> [Task item]
Reproduce exactly the lines below from the one containing "run 2: stage" through the one containing "run 2 against", including both, and nothing else.

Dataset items
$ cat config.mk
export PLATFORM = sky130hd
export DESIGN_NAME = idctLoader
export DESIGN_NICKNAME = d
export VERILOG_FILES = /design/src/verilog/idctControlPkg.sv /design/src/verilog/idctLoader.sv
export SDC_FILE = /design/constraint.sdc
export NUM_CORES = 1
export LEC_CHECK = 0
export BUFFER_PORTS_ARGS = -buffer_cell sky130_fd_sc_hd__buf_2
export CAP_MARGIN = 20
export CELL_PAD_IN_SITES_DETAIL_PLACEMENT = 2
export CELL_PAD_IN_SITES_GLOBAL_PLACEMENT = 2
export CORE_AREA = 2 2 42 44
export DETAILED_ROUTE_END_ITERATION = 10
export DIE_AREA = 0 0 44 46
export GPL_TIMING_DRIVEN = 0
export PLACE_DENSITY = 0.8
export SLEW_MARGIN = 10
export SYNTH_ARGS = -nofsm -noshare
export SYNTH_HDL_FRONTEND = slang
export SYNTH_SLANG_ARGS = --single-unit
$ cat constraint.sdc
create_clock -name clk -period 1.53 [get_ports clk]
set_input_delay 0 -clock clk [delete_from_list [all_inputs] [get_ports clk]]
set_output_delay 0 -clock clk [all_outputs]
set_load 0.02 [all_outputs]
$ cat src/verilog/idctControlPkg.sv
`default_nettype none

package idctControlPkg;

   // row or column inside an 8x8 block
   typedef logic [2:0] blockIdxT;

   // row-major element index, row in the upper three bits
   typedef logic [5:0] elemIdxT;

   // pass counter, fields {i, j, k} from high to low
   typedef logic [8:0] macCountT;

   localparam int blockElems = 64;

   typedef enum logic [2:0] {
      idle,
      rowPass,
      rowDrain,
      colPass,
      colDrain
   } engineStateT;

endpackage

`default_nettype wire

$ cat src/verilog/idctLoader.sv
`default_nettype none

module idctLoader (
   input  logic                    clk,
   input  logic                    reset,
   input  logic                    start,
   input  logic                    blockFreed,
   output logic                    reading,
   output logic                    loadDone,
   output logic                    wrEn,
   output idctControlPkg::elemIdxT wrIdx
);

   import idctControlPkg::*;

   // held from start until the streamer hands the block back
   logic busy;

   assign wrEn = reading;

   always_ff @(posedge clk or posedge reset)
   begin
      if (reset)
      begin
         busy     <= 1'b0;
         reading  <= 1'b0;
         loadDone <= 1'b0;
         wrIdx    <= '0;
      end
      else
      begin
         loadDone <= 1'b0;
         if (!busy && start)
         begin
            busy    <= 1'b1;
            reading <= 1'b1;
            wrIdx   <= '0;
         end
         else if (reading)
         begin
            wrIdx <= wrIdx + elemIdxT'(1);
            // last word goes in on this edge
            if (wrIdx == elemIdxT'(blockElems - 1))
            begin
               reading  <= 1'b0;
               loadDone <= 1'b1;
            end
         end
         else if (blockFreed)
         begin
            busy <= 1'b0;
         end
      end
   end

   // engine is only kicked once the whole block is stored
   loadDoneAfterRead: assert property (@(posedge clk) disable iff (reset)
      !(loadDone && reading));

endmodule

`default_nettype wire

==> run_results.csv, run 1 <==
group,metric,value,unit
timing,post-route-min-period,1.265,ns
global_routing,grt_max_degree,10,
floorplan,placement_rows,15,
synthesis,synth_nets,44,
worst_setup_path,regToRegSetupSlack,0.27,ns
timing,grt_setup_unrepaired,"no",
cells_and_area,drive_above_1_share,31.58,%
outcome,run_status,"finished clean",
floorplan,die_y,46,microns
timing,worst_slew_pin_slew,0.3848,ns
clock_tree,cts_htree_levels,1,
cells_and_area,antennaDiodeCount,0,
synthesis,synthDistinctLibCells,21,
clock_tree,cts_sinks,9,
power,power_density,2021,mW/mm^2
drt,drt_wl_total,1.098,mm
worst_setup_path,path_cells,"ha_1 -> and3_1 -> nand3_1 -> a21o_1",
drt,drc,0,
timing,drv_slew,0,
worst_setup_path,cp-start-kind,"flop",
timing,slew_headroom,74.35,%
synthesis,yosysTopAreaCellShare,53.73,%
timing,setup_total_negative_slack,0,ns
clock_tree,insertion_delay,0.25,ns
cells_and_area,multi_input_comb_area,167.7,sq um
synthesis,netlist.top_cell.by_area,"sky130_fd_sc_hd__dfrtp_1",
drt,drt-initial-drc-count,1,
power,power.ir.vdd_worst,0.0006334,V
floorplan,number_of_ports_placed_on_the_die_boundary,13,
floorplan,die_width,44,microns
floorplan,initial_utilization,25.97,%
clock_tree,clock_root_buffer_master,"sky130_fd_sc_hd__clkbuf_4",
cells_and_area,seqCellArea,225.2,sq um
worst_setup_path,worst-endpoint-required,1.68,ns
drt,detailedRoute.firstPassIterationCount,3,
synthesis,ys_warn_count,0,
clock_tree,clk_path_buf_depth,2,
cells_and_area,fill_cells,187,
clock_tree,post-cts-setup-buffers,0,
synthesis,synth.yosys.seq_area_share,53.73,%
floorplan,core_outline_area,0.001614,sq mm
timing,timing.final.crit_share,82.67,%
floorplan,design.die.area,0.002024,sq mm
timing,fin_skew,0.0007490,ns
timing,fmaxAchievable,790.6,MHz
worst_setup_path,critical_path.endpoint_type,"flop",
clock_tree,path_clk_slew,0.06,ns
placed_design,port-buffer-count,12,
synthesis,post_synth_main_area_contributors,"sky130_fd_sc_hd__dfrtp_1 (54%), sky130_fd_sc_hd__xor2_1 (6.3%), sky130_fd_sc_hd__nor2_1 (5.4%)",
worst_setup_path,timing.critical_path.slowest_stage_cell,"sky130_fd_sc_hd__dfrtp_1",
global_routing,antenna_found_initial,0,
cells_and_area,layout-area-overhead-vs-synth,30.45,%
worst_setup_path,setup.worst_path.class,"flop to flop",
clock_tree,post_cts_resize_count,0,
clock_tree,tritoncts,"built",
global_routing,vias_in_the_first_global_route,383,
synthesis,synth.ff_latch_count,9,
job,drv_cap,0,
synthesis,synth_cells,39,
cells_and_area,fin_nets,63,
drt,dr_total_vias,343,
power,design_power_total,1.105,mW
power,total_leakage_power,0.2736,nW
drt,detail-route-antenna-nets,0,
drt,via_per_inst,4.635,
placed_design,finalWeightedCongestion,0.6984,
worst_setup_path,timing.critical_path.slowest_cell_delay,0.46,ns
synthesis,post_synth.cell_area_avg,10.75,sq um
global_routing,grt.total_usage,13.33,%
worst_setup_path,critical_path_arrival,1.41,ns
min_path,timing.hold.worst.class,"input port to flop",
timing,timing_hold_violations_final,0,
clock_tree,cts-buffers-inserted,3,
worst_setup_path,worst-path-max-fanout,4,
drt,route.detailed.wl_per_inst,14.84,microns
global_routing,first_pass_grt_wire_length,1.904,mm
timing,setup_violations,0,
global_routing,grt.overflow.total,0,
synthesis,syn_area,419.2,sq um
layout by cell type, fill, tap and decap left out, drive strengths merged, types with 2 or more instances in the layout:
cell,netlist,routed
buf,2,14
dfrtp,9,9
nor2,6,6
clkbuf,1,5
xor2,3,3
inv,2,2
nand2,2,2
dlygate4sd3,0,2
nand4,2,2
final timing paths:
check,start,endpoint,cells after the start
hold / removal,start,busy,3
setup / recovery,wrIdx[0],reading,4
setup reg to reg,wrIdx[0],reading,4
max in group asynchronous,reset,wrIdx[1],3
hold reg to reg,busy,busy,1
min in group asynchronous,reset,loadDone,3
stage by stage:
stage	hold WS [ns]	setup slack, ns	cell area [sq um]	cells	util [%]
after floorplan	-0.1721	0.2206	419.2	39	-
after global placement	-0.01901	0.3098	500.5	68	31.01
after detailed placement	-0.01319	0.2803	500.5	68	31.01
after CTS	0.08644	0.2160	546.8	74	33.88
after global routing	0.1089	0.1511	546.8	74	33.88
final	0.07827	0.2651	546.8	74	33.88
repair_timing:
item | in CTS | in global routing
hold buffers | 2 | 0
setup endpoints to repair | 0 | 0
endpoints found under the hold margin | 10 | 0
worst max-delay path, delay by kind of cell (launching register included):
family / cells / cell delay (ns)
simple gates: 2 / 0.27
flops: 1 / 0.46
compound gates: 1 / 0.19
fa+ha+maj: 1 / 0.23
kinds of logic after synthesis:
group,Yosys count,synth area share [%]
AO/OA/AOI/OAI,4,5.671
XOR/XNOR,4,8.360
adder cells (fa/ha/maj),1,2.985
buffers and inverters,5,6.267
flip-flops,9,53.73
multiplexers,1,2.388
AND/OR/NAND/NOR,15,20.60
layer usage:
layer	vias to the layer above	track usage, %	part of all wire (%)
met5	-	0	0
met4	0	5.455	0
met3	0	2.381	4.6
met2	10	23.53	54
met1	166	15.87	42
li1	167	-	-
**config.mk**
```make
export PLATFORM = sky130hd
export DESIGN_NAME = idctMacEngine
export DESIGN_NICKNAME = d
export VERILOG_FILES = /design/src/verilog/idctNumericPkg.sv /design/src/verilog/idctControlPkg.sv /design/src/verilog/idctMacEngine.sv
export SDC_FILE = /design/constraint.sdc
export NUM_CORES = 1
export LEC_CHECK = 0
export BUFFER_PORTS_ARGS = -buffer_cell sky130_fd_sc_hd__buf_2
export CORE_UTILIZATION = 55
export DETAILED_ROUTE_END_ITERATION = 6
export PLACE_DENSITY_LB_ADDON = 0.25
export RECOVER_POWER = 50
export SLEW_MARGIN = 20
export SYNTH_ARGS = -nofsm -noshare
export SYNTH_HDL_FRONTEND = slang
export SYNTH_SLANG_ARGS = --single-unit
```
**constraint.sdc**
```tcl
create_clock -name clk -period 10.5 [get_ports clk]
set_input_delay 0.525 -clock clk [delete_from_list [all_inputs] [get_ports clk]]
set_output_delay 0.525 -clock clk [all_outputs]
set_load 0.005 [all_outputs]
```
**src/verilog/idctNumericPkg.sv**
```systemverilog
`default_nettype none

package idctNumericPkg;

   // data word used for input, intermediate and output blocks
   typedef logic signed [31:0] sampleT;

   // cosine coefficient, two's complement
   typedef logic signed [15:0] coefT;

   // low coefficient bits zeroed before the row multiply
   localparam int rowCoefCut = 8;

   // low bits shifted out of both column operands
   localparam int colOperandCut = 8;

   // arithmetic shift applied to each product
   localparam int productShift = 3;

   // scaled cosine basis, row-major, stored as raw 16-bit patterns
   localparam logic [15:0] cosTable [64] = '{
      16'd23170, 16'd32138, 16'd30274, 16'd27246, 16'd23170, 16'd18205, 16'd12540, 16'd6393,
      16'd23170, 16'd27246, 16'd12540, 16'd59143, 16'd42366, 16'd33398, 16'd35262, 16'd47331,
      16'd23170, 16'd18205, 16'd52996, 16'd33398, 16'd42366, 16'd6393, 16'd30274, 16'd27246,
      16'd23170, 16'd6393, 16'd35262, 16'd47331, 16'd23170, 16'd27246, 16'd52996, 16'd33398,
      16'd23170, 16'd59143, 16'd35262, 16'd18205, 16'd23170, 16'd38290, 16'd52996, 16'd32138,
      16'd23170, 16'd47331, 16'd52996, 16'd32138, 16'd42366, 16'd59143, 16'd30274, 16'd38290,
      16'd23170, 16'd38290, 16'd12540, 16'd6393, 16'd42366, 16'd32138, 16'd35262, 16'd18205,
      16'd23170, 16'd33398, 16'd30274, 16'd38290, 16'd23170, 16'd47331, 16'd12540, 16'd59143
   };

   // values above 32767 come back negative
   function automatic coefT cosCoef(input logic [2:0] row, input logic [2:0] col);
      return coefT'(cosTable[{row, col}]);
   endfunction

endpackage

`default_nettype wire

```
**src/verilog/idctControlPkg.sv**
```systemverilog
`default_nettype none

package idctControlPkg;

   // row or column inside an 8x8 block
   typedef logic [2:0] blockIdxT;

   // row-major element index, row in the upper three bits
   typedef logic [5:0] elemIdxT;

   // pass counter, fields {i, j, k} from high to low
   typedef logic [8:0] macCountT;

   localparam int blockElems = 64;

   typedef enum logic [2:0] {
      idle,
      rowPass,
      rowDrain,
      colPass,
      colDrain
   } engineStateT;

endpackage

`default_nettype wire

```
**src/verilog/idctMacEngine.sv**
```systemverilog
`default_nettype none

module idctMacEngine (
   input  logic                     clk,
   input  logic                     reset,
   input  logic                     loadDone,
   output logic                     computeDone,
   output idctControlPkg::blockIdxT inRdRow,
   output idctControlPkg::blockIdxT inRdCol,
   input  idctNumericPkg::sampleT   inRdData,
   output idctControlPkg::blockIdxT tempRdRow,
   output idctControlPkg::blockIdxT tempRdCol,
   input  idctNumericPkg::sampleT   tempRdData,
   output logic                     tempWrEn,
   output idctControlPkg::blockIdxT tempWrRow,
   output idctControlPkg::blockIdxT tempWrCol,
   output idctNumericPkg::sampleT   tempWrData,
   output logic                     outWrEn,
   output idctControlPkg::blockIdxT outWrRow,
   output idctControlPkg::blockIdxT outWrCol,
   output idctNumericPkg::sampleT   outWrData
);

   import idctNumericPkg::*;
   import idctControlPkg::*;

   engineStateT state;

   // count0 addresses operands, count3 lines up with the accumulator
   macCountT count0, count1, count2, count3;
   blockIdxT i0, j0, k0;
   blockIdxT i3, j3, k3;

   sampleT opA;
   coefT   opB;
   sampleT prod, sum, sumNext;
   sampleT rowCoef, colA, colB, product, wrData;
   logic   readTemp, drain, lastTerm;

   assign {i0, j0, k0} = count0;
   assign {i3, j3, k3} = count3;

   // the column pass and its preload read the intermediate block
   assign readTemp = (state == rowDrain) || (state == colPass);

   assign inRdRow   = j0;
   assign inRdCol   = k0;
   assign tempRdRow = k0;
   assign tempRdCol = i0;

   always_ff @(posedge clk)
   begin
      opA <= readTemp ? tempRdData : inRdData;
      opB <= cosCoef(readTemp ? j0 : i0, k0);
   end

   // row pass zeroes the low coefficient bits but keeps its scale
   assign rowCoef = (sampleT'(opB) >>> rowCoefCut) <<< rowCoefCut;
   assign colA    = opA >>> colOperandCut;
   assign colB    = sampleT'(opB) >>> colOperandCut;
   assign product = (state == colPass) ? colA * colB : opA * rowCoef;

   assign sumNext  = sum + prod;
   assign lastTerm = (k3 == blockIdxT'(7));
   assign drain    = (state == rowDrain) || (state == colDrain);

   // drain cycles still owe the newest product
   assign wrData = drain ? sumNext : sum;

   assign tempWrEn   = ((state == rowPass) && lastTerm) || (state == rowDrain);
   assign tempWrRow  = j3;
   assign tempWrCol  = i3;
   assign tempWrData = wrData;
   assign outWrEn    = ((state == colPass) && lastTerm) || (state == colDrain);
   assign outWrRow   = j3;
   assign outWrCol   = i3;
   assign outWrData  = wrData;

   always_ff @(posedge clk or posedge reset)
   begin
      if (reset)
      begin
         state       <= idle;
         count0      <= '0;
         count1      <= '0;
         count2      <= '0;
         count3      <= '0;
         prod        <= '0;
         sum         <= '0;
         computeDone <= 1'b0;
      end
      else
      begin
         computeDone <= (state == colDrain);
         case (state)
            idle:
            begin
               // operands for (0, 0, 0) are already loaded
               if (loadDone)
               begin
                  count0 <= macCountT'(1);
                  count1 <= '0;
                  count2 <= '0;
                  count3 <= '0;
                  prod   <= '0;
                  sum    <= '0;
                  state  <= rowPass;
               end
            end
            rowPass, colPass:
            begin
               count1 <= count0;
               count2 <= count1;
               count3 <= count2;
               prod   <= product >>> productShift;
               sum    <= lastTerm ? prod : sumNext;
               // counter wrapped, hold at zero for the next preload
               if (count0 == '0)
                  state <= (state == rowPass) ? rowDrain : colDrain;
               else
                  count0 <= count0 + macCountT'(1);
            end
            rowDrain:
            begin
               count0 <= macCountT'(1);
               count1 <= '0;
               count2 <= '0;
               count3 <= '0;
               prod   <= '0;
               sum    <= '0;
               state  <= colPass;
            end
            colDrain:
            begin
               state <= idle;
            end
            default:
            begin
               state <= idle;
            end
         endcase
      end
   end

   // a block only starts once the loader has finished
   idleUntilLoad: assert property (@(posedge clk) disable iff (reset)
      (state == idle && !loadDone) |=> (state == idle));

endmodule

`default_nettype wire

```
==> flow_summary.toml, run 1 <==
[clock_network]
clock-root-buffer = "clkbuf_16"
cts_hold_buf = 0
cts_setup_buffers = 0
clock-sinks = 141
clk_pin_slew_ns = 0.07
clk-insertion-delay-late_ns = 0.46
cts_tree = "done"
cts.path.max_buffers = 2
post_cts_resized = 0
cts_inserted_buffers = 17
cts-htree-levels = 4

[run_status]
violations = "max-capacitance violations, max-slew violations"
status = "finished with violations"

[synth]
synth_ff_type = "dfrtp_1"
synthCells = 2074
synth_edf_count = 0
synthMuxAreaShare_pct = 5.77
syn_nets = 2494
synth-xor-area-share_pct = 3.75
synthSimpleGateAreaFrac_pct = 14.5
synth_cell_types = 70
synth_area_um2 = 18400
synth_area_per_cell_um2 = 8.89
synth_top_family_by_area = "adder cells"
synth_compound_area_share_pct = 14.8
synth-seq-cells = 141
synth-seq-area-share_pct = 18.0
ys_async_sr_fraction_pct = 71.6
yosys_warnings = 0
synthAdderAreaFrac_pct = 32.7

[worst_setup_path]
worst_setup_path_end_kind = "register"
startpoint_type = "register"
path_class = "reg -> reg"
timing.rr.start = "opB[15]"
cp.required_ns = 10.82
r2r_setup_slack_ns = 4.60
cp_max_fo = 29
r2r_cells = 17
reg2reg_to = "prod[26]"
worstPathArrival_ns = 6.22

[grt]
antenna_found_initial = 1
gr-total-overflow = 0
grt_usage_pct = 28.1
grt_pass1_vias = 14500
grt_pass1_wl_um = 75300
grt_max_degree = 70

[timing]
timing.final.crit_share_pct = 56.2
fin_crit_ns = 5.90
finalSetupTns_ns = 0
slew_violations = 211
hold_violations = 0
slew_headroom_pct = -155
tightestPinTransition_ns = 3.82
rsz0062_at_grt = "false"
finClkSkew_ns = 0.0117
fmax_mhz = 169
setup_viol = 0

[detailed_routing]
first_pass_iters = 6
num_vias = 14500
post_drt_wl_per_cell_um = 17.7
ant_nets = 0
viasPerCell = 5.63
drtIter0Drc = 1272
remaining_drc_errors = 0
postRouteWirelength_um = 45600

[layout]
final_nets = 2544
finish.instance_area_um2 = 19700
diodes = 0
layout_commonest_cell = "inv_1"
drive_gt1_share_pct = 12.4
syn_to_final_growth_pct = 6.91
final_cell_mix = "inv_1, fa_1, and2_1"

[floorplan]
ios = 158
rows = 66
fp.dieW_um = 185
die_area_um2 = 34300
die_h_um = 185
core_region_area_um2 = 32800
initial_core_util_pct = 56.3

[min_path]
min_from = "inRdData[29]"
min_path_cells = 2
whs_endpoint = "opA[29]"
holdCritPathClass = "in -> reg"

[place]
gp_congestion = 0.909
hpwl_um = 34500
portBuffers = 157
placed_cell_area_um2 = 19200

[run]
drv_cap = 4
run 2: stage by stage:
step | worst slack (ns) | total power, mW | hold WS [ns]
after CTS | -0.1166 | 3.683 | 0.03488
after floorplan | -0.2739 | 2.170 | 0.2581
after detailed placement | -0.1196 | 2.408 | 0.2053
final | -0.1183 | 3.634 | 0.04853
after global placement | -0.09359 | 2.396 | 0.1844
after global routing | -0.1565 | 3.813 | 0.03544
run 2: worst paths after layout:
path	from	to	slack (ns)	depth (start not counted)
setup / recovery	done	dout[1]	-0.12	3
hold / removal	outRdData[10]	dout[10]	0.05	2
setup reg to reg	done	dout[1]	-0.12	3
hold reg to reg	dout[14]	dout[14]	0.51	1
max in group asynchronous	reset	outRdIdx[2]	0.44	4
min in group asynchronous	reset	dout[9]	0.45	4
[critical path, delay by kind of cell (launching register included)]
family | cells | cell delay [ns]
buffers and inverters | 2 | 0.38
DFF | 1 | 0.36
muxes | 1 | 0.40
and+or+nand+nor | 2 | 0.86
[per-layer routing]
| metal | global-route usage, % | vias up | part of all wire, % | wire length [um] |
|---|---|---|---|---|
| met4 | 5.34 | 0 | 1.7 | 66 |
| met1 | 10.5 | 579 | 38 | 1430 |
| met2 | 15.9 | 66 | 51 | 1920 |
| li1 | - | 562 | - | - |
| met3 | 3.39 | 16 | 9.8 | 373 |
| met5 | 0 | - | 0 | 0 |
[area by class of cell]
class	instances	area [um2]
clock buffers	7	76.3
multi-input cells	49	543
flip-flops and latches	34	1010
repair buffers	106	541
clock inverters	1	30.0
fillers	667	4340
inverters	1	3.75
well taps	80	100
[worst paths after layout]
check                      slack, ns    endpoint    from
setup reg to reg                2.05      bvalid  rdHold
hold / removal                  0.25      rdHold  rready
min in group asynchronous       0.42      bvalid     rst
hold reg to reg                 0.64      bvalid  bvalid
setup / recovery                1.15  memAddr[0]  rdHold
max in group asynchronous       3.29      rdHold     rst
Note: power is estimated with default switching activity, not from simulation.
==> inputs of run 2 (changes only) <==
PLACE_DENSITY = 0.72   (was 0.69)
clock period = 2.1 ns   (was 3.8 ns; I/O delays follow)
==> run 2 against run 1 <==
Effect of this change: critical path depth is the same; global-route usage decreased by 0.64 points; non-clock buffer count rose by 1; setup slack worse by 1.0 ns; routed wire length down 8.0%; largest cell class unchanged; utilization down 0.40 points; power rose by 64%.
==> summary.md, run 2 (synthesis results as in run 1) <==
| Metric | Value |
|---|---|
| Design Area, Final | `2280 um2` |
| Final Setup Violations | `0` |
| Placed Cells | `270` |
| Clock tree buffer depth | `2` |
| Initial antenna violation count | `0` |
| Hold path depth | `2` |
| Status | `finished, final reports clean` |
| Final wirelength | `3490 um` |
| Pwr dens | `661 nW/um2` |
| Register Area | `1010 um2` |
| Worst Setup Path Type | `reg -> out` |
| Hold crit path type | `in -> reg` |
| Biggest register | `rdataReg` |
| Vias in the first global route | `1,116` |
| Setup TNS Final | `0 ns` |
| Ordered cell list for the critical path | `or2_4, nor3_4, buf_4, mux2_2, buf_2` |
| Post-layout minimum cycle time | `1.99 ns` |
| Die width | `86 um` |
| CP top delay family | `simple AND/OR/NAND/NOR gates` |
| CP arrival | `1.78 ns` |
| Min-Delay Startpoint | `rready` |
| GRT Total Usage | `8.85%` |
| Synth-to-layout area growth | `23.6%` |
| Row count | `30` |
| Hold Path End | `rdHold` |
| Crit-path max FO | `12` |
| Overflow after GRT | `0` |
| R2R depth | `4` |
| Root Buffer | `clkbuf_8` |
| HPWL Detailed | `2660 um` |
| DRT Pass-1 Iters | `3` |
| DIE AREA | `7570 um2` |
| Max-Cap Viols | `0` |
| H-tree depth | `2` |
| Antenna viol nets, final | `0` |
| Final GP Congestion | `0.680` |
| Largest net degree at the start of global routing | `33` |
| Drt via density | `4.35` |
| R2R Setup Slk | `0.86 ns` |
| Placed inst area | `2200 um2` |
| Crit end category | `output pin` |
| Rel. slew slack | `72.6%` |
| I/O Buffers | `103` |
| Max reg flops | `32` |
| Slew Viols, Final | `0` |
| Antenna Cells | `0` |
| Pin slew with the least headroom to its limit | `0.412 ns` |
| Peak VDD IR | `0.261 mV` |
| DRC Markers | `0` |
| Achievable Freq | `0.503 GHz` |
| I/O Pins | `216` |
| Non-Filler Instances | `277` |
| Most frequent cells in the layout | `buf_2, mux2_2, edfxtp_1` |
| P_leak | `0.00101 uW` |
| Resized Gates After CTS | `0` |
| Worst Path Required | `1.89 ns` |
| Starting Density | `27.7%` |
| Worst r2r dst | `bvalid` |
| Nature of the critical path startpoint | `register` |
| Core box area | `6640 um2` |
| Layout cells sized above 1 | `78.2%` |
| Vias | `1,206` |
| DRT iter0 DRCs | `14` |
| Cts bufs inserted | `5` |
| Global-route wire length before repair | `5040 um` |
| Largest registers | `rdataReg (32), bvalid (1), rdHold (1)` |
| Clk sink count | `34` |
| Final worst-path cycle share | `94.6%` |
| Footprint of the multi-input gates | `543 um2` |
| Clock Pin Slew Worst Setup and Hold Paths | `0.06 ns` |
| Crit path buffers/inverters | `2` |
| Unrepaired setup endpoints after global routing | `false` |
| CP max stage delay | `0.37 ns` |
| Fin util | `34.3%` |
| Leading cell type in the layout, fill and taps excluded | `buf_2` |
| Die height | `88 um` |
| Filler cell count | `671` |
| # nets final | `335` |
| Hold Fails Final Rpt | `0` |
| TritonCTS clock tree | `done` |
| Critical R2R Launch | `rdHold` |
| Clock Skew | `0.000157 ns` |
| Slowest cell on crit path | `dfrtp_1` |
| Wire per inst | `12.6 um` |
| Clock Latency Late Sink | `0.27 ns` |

> [Answer to this problem]
run 2: stage by stage:
step | worst slack (ns) | total power, mW | hold WS [ns]
after CTS | -0.1166 | 3.683 | 0.03488
after floorplan | -0.2739 | 2.170 | 0.2581
after detailed placement | -0.1196 | 2.408 | 0.2053
final | -0.1183 | 3.634 | 0.04853
after global placement | -0.09359 | 2.396 | 0.1844
after global routing | -0.1565 | 3.813 | 0.03544
run 2: worst paths after layout:
path	from	to	slack (ns)	depth (start not counted)
setup / recovery	done	dout[1]	-0.12	3
hold / removal	outRdData[10]	dout[10]	0.05	2
setup reg to reg	done	dout[1]	-0.12	3
hold reg to reg	dout[14]	dout[14]	0.51	1
max in group asynchronous	reset	outRdIdx[2]	0.44	4
min in group asynchronous	reset	dout[9]	0.45	4
[critical path, delay by kind of cell (launching register included)]
family | cells | cell delay [ns]
buffers and inverters | 2 | 0.38
DFF | 1 | 0.36
muxes | 1 | 0.40
and+or+nand+nor | 2 | 0.86
[per-layer routing]
| metal | global-route usage, % | vias up | part of all wire, % | wire length [um] |
|---|---|---|---|---|
| met4 | 5.34 | 0 | 1.7 | 66 |
| met1 | 10.5 | 579 | 38 | 1430 |
| met2 | 15.9 | 66 | 51 | 1920 |
| li1 | - | 562 | - | - |
| met3 | 3.39 | 16 | 9.8 | 373 |
| met5 | 0 | - | 0 | 0 |
[area by class of cell]
class	instances	area [um2]
clock buffers	7	76.3
multi-input cells	49	543
flip-flops and latches	34	1010
repair buffers	106	541
clock inverters	1	30.0
fillers	667	4340
inverters	1	3.75
well taps	80	100
[worst paths after layout]
check                      slack, ns    endpoint    from
setup reg to reg                2.05      bvalid  rdHold
hold / removal                  0.25      rdHold  rready
min in group asynchronous       0.42      bvalid     rst
hold reg to reg                 0.64      bvalid  bvalid
setup / recovery                1.15  memAddr[0]  rdHold
max in group asynchronous       3.29      rdHold     rst
Note: power is estimated with default switching activity, not from simulation.
==> inputs of run 2 (changes only) <==
PLACE_DENSITY = 0.72   (was 0.69)
clock period = 2.1 ns   (was 3.8 ns; I/O delays follow)
==> run 2 against run 1 <==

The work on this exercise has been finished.